━━━━━ Source data
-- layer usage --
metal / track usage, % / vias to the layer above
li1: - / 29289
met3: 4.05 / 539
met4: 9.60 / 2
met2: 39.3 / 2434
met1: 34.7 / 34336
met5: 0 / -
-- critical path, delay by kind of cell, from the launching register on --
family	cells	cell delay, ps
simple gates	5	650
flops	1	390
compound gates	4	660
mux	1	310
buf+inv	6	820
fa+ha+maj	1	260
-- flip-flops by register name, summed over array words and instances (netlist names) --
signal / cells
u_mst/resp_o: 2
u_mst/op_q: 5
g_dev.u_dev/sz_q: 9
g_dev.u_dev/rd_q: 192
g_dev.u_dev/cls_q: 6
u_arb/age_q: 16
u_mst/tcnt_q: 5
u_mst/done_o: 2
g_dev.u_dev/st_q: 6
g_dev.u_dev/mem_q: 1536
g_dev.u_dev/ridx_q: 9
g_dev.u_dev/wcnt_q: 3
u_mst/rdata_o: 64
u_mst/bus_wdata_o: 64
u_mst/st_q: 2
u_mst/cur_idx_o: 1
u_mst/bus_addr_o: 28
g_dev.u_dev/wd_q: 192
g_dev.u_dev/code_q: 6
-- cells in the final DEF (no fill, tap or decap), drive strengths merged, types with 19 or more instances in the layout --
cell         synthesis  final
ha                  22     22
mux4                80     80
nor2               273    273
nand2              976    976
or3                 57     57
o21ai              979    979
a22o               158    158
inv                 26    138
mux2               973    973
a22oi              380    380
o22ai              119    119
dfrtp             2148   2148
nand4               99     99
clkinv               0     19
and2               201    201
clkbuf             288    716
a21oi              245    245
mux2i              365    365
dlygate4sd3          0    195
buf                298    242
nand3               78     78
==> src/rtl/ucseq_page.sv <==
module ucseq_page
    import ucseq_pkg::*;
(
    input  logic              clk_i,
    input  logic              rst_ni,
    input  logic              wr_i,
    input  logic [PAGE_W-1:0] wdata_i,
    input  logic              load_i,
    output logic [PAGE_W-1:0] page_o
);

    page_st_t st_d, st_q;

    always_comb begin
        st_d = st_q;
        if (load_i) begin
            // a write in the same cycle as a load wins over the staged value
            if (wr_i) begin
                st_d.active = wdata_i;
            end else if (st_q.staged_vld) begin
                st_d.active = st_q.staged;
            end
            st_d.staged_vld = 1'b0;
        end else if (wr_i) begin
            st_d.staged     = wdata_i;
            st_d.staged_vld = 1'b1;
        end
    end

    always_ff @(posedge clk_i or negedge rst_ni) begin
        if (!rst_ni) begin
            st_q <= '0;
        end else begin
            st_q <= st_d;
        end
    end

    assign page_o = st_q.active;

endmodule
━━━━━━━━━━
#### Exercise brief:
Report how many lines in the listing above hold the string "instances", giving the number and no other words.

#### Your solution:
2